Data shown

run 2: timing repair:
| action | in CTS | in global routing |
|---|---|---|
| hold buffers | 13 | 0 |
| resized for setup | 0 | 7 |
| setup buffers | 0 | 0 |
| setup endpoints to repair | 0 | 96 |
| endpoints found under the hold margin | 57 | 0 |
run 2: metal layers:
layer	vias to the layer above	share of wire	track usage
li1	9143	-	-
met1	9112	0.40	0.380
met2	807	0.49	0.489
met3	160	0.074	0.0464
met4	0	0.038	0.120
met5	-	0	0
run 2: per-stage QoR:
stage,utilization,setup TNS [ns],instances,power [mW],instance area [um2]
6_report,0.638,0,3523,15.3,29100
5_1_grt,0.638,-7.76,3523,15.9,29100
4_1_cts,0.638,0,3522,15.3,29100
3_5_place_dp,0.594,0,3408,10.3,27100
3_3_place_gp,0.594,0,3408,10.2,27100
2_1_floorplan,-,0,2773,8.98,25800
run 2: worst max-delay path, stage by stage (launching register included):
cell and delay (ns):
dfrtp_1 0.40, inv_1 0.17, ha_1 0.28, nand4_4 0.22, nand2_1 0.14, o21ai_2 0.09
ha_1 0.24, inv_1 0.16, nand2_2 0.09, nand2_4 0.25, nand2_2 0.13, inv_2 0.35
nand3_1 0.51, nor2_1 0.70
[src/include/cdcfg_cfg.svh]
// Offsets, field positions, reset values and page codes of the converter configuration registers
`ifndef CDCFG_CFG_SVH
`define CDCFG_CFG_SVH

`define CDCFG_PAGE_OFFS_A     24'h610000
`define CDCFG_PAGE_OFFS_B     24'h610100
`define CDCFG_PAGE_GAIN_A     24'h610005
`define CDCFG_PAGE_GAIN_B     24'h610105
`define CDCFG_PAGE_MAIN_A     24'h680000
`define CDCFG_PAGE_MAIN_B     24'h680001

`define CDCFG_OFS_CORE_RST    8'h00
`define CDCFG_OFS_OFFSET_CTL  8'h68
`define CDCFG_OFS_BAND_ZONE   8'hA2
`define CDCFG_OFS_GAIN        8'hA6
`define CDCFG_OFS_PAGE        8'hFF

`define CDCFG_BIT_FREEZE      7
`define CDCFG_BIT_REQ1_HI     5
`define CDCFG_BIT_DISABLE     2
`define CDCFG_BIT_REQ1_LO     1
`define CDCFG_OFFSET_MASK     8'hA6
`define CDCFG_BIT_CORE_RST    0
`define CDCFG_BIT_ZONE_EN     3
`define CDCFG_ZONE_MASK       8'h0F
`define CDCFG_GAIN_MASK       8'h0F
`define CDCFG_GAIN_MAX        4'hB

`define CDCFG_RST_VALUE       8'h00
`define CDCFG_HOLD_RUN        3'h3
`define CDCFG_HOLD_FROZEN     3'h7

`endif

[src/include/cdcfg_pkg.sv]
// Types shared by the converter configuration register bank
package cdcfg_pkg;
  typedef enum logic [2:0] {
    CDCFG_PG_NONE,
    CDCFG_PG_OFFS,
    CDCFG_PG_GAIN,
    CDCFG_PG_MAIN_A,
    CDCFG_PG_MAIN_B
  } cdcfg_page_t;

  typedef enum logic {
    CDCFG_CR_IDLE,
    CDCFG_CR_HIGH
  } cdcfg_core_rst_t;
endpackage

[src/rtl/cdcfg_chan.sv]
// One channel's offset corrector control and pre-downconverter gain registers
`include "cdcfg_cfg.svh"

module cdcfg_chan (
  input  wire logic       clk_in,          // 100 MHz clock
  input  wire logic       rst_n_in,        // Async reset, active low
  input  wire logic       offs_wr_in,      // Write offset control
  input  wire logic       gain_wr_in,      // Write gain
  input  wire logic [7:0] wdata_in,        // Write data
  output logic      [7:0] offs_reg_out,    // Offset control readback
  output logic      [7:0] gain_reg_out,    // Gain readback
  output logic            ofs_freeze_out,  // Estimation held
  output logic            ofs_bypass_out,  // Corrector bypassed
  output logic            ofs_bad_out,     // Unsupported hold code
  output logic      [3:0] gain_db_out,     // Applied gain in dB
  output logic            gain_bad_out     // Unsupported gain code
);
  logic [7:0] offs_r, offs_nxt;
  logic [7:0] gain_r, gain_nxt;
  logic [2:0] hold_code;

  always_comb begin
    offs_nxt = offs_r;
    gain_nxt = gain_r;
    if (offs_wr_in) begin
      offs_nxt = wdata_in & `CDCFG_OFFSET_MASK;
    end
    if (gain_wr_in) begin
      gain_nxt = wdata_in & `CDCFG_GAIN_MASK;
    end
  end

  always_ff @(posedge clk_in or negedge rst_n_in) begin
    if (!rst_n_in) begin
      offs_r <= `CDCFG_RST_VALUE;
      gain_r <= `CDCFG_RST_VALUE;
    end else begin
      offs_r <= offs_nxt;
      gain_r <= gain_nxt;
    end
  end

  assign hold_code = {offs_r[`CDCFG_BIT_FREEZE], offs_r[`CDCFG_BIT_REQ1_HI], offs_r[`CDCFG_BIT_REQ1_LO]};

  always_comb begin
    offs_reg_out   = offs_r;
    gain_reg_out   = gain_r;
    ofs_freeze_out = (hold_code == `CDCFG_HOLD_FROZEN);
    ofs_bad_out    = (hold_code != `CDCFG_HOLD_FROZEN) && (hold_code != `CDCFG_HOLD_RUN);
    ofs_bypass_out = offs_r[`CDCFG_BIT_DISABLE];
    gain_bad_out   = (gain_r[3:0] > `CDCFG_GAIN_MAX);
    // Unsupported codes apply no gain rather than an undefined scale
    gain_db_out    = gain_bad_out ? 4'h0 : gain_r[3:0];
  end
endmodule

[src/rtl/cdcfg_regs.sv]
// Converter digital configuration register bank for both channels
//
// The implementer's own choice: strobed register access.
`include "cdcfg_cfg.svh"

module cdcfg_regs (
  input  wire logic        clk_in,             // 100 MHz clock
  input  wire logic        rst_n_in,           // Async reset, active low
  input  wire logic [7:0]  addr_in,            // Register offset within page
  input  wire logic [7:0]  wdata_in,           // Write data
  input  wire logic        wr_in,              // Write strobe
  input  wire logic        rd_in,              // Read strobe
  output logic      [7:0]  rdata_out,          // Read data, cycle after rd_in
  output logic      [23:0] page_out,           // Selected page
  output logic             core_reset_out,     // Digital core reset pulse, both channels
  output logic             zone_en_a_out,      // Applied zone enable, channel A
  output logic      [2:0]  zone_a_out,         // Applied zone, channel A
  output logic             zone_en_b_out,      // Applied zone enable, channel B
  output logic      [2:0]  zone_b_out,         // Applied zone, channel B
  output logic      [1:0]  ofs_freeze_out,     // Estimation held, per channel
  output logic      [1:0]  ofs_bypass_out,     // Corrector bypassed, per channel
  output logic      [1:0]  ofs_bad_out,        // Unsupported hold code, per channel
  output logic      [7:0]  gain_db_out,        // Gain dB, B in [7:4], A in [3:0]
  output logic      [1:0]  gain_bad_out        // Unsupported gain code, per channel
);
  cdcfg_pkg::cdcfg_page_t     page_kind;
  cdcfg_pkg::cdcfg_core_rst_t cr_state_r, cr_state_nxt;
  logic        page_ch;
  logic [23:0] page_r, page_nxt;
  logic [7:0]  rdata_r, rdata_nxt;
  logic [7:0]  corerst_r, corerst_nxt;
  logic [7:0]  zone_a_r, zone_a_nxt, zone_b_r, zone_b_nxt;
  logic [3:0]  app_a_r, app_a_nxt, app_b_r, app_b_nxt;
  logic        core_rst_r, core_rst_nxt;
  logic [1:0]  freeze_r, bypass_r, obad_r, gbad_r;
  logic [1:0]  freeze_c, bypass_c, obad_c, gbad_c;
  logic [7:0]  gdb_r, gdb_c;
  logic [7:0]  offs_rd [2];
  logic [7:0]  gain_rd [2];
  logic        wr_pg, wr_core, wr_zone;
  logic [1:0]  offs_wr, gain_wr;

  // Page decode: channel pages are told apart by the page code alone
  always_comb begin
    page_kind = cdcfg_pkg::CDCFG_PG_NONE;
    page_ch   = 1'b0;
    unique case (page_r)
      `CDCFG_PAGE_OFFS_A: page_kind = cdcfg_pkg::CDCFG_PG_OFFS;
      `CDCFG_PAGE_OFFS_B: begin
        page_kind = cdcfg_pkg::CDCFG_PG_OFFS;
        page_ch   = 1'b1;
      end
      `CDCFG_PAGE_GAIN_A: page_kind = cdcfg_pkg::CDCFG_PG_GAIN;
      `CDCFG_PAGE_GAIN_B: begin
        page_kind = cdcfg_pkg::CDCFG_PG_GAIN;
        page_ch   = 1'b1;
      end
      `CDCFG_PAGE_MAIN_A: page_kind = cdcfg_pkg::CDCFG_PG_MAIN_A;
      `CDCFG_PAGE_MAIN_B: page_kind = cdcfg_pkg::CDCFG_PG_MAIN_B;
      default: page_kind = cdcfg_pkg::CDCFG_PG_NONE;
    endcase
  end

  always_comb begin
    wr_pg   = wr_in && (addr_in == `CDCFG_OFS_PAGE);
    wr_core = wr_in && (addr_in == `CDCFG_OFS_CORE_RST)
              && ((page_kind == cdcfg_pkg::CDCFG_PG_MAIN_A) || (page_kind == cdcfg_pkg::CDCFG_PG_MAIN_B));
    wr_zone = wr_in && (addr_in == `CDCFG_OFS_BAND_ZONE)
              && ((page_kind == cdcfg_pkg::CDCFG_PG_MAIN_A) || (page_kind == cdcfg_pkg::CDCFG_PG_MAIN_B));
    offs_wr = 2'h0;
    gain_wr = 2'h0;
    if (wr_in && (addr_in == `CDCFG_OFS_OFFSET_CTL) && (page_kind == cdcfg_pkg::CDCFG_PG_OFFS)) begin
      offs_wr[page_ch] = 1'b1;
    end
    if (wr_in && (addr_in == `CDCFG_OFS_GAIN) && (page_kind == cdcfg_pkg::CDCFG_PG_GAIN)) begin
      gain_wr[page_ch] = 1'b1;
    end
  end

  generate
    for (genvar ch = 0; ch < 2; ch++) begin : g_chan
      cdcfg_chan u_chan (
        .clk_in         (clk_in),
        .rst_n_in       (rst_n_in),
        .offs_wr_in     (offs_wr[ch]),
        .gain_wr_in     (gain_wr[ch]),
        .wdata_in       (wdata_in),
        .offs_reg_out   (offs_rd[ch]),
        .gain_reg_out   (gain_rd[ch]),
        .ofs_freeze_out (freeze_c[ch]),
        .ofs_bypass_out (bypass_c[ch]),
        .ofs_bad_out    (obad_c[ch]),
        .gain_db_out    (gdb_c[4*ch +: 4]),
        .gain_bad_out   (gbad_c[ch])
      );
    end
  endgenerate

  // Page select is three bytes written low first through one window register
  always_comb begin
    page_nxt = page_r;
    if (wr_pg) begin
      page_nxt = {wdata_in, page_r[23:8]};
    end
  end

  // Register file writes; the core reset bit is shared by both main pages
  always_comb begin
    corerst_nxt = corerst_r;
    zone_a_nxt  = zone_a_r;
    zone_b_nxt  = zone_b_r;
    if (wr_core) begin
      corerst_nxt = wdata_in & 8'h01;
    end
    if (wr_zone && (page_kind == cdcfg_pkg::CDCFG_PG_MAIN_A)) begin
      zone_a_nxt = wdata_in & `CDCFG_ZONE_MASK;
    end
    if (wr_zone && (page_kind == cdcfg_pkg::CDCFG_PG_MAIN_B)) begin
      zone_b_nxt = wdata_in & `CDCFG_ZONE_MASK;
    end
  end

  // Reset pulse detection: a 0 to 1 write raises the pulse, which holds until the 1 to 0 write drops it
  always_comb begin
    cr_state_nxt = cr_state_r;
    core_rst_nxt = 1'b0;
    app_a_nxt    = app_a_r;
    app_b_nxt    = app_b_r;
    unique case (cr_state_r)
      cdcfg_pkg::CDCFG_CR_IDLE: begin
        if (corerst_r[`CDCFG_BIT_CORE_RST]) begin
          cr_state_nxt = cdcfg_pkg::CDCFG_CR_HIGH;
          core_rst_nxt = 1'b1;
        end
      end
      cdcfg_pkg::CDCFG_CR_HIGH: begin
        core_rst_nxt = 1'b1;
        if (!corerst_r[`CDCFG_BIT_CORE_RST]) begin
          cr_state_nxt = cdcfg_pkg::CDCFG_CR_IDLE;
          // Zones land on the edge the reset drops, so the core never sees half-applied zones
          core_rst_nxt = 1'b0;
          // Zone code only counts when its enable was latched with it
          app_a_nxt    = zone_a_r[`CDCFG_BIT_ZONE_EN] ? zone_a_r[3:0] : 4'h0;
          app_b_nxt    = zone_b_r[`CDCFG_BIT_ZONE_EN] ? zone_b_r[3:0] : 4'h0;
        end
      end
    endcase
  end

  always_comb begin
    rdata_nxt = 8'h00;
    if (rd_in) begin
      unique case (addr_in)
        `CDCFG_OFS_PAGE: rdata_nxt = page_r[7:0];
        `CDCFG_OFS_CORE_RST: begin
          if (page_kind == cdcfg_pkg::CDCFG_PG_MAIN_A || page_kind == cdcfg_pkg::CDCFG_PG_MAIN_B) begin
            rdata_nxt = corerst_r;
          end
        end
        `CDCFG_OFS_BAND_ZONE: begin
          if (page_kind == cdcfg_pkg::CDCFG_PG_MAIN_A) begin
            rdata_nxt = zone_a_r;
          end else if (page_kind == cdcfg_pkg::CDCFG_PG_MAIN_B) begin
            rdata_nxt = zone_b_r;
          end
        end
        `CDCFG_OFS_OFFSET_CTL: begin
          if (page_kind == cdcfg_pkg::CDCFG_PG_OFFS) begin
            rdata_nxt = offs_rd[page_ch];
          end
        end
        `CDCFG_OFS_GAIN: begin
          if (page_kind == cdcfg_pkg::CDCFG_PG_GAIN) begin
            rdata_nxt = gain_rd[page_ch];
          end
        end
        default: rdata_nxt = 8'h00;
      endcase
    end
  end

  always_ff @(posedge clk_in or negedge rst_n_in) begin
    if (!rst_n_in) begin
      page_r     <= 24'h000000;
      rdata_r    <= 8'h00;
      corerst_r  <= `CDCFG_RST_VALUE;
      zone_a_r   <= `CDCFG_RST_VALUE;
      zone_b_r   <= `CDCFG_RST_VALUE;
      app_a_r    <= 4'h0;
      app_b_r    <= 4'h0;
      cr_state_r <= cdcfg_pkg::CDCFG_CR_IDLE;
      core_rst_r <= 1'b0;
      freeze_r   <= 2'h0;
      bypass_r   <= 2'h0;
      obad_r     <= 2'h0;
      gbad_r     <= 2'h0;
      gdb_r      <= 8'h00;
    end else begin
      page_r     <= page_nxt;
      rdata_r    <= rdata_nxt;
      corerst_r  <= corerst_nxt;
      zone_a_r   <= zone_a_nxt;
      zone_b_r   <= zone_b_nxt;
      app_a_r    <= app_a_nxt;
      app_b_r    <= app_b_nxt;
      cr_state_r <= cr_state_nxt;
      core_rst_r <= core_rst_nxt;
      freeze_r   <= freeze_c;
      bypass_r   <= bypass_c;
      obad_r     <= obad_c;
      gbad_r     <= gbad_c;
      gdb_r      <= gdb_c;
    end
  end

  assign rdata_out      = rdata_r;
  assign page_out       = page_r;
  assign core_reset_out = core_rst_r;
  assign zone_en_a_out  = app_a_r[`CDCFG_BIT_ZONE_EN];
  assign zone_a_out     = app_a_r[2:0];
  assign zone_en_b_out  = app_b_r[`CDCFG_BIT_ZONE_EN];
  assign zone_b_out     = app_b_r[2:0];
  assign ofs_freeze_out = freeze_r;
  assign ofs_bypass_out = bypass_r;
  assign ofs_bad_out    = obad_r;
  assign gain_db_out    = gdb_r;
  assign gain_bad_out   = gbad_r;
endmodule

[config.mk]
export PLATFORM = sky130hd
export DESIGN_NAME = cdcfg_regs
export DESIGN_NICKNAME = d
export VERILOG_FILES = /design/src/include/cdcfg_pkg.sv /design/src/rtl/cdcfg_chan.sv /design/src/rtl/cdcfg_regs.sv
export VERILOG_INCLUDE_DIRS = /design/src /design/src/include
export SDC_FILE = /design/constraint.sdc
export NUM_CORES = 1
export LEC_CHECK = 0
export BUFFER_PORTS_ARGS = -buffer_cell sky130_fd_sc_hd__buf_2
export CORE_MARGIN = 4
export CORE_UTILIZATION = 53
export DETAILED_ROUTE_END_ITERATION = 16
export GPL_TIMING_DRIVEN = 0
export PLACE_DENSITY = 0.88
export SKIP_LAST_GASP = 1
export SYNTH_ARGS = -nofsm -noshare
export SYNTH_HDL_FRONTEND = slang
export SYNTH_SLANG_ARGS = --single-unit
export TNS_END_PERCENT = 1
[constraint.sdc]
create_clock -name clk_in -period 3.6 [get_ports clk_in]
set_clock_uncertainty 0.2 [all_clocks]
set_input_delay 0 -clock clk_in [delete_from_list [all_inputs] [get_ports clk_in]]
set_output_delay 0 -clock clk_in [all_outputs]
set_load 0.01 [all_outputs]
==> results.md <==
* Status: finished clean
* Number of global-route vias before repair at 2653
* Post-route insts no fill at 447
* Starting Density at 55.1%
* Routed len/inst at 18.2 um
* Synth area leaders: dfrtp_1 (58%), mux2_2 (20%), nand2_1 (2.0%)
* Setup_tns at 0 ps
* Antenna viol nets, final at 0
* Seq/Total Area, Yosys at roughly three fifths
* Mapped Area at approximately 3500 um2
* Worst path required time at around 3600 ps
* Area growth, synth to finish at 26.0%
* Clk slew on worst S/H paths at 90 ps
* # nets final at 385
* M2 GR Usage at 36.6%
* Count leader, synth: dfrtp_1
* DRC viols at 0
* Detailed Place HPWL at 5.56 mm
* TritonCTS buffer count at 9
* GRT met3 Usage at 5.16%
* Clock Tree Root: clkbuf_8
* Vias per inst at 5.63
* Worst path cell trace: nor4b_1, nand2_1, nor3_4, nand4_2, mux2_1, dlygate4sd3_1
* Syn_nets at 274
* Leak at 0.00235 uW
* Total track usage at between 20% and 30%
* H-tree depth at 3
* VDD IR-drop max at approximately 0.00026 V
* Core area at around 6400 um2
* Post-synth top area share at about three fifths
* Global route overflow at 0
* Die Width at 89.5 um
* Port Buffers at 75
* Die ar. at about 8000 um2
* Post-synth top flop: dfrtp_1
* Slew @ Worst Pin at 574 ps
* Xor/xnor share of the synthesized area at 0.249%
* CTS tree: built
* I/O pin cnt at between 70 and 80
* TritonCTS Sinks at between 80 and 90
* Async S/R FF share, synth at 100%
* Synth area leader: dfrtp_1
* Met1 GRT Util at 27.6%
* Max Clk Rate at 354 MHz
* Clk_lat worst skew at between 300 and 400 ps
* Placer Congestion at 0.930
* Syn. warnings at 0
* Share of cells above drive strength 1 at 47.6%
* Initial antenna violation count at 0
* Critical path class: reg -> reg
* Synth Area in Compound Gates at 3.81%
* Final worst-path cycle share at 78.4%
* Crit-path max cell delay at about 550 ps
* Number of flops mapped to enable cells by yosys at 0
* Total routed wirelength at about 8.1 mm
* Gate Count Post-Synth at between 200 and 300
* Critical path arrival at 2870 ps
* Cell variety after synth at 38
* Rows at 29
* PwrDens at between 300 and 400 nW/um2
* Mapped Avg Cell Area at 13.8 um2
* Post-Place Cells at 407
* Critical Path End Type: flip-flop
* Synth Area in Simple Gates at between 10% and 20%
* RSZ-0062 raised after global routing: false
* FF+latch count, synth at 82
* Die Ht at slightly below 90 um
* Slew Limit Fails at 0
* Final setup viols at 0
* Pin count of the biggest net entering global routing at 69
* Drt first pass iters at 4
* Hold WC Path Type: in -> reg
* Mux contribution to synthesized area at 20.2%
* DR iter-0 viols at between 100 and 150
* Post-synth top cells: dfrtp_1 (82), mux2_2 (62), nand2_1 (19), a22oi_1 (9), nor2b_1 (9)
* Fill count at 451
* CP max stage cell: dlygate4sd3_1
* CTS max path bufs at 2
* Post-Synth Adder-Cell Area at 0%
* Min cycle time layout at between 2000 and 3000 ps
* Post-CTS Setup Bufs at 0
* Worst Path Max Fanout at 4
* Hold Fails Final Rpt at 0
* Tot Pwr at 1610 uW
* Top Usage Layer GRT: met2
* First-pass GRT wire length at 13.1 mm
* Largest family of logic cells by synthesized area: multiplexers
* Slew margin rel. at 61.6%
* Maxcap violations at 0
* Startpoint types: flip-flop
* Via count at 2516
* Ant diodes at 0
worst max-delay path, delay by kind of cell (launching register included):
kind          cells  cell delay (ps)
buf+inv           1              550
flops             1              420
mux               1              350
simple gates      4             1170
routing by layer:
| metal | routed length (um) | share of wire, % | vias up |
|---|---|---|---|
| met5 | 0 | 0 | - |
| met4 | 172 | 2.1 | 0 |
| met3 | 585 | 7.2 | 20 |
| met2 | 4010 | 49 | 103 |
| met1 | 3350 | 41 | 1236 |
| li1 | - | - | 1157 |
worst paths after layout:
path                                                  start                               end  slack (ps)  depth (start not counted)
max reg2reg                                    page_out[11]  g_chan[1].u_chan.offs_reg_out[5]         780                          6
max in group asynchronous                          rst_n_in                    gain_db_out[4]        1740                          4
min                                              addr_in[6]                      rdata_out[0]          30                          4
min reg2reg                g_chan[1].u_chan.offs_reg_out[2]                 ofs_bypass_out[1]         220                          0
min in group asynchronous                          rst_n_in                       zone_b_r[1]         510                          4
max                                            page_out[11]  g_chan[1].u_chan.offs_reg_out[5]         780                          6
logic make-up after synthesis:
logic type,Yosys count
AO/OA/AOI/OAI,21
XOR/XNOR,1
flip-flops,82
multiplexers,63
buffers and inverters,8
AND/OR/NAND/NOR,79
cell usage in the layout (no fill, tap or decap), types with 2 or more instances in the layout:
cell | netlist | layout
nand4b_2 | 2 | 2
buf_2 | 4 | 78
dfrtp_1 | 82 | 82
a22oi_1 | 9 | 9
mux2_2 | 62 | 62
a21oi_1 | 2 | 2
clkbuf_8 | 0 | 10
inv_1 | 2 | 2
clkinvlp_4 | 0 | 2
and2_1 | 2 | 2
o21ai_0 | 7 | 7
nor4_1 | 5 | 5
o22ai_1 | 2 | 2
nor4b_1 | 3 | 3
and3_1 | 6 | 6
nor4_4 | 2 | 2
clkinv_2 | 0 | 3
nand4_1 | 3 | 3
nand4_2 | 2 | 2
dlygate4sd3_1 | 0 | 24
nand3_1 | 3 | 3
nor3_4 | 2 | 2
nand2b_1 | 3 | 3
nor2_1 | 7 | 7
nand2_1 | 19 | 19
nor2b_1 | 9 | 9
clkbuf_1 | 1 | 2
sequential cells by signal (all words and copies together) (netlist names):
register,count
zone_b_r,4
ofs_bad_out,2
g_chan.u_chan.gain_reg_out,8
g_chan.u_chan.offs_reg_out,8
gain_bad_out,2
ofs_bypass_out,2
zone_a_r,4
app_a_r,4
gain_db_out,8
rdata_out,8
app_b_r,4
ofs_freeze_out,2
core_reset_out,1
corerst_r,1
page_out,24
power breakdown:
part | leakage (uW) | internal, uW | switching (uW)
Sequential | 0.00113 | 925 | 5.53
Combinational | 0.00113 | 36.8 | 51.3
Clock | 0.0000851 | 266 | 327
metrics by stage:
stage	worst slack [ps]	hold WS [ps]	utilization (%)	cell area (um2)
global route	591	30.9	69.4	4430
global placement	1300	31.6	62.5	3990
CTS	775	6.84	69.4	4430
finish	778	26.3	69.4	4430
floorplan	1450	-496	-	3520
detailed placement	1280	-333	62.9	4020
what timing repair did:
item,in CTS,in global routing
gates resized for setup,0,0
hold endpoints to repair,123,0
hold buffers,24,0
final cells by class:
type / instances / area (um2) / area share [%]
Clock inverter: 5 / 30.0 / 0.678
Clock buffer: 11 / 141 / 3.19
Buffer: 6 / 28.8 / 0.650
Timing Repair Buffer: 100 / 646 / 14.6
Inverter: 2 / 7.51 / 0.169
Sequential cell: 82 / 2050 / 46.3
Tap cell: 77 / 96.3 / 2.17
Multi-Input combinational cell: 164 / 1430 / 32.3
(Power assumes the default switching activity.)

Required work
Please transcribe exactly the lines above from the line that has "Applied gain in dB" up to and including the line that has "[src/rtl/cdcfg_regs.sv]"; no other line belongs in the answer.

Solution for this task
  output logic      [3:0] gain_db_out,     // Applied gain in dB
  output logic            gain_bad_out     // Unsupported gain code
);
  logic [7:0] offs_r, offs_nxt;
  logic [7:0] gain_r, gain_nxt;
  logic [2:0] hold_code;

  always_comb begin
    offs_nxt = offs_r;
    gain_nxt = gain_r;
    if (offs_wr_in) begin
      offs_nxt = wdata_in & `CDCFG_OFFSET_MASK;
    end
    if (gain_wr_in) begin
      gain_nxt = wdata_in & `CDCFG_GAIN_MASK;
    end
  end

  always_ff @(posedge clk_in or negedge rst_n_in) begin
    if (!rst_n_in) begin
      offs_r <= `CDCFG_RST_VALUE;
      gain_r <= `CDCFG_RST_VALUE;
    end else begin
      offs_r <= offs_nxt;
      gain_r <= gain_nxt;
    end
  end

  assign hold_code = {offs_r[`CDCFG_BIT_FREEZE], offs_r[`CDCFG_BIT_REQ1_HI], offs_r[`CDCFG_BIT_REQ1_LO]};

  always_comb begin
    offs_reg_out   = offs_r;
    gain_reg_out   = gain_r;
    ofs_freeze_out = (hold_code == `CDCFG_HOLD_FROZEN);
    ofs_bad_out    = (hold_code != `CDCFG_HOLD_FROZEN) && (hold_code != `CDCFG_HOLD_RUN);
    ofs_bypass_out = offs_r[`CDCFG_BIT_DISABLE];
    gain_bad_out   = (gain_r[3:0] > `CDCFG_GAIN_MAX);
    // Unsupported codes apply no gain rather than an undefined scale
    gain_db_out    = gain_bad_out ? 4'h0 : gain_r[3:0];
  end
endmodule

[src/rtl/cdcfg_regs.sv]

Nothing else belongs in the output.